### Work to complete
Using the entries below, return word for word the lines from the one containing "group | internal" up to and including the last.

### Provided material

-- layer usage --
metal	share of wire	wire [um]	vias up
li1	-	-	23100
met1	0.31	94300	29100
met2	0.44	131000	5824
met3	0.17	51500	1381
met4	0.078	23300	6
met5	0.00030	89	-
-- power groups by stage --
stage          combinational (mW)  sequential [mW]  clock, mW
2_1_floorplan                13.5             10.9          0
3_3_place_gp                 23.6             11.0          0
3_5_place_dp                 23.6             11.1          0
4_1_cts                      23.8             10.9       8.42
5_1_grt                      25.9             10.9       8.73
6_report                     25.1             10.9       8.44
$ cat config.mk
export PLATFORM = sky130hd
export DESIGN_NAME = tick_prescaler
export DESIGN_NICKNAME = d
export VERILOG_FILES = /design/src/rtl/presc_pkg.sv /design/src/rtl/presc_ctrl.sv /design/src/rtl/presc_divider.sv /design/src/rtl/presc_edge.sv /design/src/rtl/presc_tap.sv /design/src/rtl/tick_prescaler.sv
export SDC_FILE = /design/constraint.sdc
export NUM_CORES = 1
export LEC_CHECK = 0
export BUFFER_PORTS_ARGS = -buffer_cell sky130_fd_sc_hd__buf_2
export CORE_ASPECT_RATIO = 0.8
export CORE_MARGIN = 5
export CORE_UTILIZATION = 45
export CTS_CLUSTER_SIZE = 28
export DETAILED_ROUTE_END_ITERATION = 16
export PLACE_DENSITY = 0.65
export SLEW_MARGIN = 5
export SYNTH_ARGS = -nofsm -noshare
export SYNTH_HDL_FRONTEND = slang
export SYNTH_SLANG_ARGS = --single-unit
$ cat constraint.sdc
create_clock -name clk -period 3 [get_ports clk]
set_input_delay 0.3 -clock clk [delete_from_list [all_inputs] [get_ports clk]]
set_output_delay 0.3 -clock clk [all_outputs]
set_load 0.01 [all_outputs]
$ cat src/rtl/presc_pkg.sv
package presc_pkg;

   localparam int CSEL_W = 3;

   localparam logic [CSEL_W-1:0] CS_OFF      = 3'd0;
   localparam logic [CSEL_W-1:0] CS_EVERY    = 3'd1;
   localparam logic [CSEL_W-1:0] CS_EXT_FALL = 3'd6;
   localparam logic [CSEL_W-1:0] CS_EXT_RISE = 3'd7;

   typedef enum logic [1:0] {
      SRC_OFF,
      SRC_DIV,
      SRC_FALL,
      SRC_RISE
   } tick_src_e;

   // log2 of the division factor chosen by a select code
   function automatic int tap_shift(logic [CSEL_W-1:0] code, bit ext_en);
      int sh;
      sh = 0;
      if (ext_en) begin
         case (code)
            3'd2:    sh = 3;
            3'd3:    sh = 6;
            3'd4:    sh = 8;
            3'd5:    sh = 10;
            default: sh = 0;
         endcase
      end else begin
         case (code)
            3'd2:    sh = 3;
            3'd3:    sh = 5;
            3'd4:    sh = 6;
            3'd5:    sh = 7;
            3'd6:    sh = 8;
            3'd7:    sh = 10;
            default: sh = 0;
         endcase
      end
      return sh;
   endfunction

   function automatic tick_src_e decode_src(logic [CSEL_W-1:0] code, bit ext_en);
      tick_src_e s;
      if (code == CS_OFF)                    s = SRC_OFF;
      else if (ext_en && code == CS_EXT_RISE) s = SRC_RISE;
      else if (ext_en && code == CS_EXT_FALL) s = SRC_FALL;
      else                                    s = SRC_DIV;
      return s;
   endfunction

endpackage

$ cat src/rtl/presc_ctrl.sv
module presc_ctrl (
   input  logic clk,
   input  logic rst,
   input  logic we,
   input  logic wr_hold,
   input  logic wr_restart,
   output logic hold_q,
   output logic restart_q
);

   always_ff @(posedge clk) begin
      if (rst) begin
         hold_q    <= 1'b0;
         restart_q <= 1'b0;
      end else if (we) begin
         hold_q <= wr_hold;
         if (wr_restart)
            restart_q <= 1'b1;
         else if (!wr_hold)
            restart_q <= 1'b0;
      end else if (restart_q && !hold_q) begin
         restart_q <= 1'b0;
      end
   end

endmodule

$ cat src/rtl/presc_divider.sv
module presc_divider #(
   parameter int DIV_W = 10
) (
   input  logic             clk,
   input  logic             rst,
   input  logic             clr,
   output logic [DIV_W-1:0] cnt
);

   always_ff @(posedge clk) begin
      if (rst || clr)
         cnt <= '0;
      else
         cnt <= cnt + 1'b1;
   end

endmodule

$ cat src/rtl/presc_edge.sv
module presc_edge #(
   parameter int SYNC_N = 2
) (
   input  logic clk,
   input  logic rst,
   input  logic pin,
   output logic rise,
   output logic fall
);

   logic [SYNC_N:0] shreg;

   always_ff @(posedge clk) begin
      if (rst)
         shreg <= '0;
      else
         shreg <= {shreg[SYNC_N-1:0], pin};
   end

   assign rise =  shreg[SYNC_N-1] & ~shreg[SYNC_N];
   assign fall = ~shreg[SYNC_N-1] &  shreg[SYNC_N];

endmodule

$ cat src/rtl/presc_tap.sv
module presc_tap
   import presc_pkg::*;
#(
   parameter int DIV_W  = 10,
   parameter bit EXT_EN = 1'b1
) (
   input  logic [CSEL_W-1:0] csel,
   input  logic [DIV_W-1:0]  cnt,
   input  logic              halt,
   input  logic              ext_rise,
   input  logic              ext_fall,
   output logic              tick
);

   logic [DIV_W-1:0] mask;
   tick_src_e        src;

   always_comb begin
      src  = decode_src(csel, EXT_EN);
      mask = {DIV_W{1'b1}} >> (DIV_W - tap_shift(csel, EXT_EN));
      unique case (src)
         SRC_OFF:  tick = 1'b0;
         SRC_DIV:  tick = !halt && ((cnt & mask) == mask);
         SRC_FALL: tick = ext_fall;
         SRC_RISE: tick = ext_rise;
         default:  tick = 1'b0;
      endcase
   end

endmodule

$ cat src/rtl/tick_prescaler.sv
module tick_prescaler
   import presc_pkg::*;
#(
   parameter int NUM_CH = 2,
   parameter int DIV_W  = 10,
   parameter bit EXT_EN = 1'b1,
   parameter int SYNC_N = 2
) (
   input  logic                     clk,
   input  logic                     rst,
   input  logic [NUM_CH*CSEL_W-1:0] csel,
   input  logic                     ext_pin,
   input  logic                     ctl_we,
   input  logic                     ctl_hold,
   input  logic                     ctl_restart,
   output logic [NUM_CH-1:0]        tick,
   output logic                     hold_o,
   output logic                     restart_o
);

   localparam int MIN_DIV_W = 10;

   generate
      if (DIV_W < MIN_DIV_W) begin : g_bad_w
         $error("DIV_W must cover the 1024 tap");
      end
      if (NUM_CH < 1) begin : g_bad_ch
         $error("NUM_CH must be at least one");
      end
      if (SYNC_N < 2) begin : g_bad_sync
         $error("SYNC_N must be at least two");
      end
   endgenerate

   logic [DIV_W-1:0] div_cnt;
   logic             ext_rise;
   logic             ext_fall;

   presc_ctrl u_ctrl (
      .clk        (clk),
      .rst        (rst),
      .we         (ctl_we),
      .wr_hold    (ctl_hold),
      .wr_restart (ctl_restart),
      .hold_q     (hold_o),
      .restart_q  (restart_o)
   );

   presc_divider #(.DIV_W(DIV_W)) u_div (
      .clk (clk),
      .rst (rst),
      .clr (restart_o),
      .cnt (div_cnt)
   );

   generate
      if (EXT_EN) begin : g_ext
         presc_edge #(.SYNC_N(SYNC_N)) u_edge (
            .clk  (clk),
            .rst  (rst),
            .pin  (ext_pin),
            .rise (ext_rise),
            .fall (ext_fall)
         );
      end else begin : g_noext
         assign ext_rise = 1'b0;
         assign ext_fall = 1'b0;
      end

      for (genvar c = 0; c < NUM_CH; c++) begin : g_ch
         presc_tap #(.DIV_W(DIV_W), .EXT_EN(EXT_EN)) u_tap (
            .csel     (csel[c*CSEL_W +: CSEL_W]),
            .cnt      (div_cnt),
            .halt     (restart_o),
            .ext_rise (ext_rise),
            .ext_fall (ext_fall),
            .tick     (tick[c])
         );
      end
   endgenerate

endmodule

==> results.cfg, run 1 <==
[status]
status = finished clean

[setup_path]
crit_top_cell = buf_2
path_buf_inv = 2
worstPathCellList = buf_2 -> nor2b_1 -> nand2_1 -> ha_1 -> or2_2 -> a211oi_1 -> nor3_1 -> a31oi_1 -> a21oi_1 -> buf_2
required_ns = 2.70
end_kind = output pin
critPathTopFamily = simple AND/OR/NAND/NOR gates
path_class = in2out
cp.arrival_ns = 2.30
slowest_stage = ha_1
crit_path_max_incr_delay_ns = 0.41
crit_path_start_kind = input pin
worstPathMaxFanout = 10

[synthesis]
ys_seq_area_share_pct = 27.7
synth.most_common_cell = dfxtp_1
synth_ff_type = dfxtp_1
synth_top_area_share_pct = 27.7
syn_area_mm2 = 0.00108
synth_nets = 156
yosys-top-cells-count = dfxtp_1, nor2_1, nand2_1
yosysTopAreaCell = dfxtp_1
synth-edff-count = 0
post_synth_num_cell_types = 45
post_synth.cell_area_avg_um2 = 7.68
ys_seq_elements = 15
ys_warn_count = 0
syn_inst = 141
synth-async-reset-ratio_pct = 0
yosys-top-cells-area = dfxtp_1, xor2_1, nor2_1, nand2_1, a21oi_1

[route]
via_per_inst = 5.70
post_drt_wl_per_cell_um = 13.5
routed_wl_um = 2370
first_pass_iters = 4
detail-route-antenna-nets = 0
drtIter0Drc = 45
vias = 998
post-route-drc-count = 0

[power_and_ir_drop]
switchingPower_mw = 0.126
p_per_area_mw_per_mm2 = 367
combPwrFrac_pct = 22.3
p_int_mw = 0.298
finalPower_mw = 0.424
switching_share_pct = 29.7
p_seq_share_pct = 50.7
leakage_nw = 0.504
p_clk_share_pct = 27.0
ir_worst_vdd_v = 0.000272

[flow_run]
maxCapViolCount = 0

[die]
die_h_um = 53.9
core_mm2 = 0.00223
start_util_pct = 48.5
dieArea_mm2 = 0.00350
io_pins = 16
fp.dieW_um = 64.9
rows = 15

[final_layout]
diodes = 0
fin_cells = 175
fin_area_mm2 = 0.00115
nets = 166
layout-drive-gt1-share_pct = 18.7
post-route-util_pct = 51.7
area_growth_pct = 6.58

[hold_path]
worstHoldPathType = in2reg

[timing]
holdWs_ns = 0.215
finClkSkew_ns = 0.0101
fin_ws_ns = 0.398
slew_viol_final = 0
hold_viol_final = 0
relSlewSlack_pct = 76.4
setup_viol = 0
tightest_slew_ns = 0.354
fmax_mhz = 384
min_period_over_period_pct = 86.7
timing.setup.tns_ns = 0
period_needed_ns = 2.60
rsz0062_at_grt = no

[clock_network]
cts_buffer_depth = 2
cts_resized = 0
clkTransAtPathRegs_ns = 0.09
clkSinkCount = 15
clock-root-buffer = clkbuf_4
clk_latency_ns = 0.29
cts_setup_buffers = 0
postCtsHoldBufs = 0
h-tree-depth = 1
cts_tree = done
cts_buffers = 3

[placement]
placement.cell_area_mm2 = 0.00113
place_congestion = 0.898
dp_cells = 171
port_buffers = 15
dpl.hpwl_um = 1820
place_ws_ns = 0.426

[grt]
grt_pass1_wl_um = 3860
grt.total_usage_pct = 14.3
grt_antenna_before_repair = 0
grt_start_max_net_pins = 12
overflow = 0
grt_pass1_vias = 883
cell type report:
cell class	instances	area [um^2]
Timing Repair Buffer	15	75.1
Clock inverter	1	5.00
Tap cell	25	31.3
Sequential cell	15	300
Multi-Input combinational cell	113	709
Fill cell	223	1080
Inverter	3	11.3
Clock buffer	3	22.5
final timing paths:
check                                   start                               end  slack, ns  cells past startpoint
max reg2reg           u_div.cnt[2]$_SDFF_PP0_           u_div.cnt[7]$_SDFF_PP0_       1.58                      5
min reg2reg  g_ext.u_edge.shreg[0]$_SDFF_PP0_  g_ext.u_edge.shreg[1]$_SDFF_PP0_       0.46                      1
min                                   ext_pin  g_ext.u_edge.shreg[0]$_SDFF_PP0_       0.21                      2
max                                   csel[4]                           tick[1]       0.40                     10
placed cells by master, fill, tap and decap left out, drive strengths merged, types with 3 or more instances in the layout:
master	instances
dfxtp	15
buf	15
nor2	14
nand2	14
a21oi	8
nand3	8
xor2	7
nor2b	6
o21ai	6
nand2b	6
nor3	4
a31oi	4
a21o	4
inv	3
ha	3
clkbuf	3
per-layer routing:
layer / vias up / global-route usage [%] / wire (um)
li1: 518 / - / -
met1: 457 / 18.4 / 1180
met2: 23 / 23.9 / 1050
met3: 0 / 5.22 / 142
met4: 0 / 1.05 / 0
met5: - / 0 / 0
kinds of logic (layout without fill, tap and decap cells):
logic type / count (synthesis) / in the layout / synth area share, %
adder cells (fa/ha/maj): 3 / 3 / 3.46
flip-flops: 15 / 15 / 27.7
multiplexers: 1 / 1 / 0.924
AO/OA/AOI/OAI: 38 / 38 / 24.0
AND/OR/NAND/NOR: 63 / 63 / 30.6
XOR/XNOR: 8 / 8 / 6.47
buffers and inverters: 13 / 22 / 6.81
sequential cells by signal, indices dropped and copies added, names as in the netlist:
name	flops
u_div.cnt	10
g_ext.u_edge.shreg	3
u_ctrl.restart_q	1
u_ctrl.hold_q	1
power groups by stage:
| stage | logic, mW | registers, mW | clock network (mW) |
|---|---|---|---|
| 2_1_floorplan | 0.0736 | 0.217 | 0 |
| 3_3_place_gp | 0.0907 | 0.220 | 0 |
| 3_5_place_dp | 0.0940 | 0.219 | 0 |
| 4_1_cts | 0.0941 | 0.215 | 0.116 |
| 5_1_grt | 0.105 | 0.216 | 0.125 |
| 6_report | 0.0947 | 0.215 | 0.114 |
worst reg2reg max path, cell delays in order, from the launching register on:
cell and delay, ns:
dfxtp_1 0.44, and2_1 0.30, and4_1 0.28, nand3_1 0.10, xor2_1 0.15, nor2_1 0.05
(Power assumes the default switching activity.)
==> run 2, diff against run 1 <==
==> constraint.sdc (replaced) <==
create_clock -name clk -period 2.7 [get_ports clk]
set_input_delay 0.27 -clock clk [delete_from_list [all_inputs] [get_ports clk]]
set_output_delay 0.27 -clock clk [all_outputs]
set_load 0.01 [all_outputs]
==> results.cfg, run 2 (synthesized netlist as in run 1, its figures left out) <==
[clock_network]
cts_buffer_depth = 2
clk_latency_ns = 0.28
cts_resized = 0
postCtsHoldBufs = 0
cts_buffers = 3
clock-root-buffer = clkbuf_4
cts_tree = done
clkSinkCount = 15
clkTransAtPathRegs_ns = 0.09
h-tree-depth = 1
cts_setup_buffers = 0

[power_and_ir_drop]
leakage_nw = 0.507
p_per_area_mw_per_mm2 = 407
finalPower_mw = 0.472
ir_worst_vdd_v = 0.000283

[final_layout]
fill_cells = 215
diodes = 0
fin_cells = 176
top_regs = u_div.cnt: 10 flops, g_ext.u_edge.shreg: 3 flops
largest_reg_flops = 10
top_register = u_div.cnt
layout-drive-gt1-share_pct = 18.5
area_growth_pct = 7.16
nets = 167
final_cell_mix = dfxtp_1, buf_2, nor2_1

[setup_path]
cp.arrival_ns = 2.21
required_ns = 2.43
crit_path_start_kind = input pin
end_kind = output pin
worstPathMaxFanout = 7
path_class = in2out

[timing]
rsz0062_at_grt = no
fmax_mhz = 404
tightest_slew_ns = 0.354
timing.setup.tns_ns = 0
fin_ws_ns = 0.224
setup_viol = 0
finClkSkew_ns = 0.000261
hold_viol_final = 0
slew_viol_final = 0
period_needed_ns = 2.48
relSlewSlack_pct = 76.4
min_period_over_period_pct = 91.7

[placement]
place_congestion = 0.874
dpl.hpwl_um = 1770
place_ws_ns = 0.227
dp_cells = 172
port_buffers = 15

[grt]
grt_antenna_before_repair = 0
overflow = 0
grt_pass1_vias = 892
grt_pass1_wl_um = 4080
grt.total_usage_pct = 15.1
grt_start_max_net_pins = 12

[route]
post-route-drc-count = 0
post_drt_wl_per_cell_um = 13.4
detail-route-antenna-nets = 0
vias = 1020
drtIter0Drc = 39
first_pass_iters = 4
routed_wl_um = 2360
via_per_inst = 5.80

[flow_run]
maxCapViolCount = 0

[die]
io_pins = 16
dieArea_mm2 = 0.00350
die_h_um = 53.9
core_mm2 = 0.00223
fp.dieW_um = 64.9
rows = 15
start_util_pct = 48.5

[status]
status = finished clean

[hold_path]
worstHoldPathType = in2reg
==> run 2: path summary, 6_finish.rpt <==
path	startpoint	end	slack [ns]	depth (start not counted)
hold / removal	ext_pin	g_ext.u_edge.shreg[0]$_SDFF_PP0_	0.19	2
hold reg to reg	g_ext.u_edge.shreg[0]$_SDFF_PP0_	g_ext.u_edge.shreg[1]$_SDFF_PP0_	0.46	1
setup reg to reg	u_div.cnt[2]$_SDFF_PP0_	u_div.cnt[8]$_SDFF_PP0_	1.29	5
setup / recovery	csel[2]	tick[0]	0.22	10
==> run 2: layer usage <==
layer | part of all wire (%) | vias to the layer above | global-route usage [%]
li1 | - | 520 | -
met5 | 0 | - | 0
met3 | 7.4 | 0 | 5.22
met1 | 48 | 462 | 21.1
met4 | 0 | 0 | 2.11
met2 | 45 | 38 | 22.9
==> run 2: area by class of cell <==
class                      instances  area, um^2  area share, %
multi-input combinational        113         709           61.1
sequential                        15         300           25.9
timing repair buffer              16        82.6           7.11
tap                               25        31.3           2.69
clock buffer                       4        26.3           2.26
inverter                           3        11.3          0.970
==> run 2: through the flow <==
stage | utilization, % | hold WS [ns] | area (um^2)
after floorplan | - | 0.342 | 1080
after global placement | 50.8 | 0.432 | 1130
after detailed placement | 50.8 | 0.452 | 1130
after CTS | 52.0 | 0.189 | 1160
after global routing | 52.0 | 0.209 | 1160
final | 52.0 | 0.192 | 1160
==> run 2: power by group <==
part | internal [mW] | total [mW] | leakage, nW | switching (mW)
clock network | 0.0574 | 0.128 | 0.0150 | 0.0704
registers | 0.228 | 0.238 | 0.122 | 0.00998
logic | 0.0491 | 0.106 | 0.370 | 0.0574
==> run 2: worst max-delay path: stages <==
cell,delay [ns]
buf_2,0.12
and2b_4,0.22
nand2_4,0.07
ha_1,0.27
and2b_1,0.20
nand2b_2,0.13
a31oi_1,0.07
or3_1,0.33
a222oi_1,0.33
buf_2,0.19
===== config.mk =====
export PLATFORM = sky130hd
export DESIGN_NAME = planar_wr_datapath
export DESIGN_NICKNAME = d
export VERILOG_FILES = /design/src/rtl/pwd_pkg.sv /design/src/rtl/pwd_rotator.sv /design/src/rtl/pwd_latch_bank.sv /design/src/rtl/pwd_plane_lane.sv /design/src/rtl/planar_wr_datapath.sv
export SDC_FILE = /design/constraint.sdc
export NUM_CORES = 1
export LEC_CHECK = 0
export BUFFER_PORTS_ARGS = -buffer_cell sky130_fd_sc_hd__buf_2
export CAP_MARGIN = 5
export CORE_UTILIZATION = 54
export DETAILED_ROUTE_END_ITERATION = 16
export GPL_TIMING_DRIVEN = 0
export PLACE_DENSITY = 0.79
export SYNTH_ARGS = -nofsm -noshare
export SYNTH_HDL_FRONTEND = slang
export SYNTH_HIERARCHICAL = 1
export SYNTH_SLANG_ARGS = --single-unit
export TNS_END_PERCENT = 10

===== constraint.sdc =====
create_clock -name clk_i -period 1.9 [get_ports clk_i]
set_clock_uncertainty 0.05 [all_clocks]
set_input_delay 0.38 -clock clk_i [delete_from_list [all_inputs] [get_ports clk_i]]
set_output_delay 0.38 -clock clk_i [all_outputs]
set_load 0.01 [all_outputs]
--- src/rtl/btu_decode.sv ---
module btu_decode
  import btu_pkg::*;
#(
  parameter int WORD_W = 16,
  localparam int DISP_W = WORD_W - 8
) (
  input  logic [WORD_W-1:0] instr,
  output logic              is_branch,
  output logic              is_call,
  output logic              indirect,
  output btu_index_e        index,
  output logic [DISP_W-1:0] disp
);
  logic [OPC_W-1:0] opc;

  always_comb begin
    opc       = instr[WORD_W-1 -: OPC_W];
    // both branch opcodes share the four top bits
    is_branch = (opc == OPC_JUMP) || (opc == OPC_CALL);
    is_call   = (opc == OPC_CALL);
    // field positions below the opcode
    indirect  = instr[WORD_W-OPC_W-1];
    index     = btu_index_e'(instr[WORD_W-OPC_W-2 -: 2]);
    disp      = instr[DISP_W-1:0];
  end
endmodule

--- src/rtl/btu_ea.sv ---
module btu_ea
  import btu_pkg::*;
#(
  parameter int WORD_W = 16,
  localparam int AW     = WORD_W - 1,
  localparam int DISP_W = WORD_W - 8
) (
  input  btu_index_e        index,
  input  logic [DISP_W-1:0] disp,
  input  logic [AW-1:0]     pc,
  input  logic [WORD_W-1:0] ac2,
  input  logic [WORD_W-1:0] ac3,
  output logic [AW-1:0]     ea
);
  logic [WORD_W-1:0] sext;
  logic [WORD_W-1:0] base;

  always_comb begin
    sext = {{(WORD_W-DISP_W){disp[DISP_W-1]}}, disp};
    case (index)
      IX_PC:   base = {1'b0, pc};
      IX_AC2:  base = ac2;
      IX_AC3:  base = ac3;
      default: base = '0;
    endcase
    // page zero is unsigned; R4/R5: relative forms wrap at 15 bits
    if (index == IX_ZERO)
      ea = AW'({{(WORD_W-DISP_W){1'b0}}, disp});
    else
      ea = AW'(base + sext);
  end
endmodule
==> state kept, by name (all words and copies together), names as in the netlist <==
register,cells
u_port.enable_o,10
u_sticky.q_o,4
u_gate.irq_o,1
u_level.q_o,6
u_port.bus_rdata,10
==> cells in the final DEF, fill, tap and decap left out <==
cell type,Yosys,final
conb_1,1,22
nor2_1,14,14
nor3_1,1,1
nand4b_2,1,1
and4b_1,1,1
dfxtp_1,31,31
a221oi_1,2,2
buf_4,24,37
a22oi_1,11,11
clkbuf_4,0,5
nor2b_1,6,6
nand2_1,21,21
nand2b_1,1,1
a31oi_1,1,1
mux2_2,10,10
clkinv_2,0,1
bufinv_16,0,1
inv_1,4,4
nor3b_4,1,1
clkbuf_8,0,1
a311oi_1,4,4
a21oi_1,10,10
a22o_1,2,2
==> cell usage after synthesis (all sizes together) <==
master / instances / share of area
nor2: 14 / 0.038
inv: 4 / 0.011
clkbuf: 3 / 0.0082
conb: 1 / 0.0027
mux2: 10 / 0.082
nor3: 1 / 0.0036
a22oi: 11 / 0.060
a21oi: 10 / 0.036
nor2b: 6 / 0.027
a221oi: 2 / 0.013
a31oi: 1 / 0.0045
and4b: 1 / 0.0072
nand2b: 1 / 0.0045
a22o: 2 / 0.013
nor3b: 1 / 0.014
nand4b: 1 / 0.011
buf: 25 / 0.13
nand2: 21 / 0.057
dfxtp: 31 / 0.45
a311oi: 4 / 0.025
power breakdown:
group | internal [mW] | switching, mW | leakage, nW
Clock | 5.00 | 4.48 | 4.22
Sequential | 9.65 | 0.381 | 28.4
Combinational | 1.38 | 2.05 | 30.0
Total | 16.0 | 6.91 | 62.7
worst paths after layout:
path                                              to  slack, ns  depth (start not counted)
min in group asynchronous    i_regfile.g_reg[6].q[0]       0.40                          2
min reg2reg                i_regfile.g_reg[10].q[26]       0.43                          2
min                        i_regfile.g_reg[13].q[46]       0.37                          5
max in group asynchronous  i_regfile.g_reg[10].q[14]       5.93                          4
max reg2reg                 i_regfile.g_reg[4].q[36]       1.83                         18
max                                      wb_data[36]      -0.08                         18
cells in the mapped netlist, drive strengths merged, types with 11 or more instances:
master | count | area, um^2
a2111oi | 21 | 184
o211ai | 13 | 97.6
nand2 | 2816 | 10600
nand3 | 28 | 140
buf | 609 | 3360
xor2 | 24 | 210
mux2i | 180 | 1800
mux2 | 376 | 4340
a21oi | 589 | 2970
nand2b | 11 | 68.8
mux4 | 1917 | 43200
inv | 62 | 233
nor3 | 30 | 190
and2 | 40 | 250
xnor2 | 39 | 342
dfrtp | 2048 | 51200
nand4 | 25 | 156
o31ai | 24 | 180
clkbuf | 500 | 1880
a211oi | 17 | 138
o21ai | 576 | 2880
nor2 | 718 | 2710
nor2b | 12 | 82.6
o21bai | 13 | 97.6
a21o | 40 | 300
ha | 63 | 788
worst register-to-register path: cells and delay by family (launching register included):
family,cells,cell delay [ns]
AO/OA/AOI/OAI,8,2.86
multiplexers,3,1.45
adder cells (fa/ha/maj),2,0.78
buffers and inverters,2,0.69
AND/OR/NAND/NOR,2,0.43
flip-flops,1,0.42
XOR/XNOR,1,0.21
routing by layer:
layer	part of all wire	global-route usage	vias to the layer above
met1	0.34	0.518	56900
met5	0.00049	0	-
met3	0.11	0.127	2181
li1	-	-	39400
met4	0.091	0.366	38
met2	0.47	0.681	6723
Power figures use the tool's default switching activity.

### Your solution
group | internal [mW] | switching, mW | leakage, nW
Clock | 5.00 | 4.48 | 4.22
Sequential | 9.65 | 0.381 | 28.4
Combinational | 1.38 | 2.05 | 30.0
Total | 16.0 | 6.91 | 62.7
worst paths after layout:
path                                              to  slack, ns  depth (start not counted)
min in group asynchronous    i_regfile.g_reg[6].q[0]       0.40                          2
min reg2reg                i_regfile.g_reg[10].q[26]       0.43                          2
min                        i_regfile.g_reg[13].q[46]       0.37                          5
max in group asynchronous  i_regfile.g_reg[10].q[14]       5.93                          4
max reg2reg                 i_regfile.g_reg[4].q[36]       1.83                         18
max                                      wb_data[36]      -0.08                         18
cells in the mapped netlist, drive strengths merged, types with 11 or more instances:
master | count | area, um^2
a2111oi | 21 | 184
o211ai | 13 | 97.6
nand2 | 2816 | 10600
nand3 | 28 | 140
buf | 609 | 3360
xor2 | 24 | 210
mux2i | 180 | 1800
mux2 | 376 | 4340
a21oi | 589 | 2970
nand2b | 11 | 68.8
mux4 | 1917 | 43200
inv | 62 | 233
nor3 | 30 | 190
and2 | 40 | 250
xnor2 | 39 | 342
dfrtp | 2048 | 51200
nand4 | 25 | 156
o31ai | 24 | 180
clkbuf | 500 | 1880
a211oi | 17 | 138
o21ai | 576 | 2880
nor2 | 718 | 2710
nor2b | 12 | 82.6
o21bai | 13 | 97.6
a21o | 40 | 300
ha | 63 | 788
worst register-to-register path: cells and delay by family (launching register included):
family,cells,cell delay [ns]
AO/OA/AOI/OAI,8,2.86
multiplexers,3,1.45
adder cells (fa/ha/maj),2,0.78
buffers and inverters,2,0.69
AND/OR/NAND/NOR,2,0.43
flip-flops,1,0.42
XOR/XNOR,1,0.21
routing by layer:
layer	part of all wire	global-route usage	vias to the layer above
met1	0.34	0.518	56900
met5	0.00049	0	-
met3	0.11	0.127	2181
li1	-	-	39400
met4	0.091	0.366	38
met2	0.47	0.681	6723
Power figures use the tool's default switching activity.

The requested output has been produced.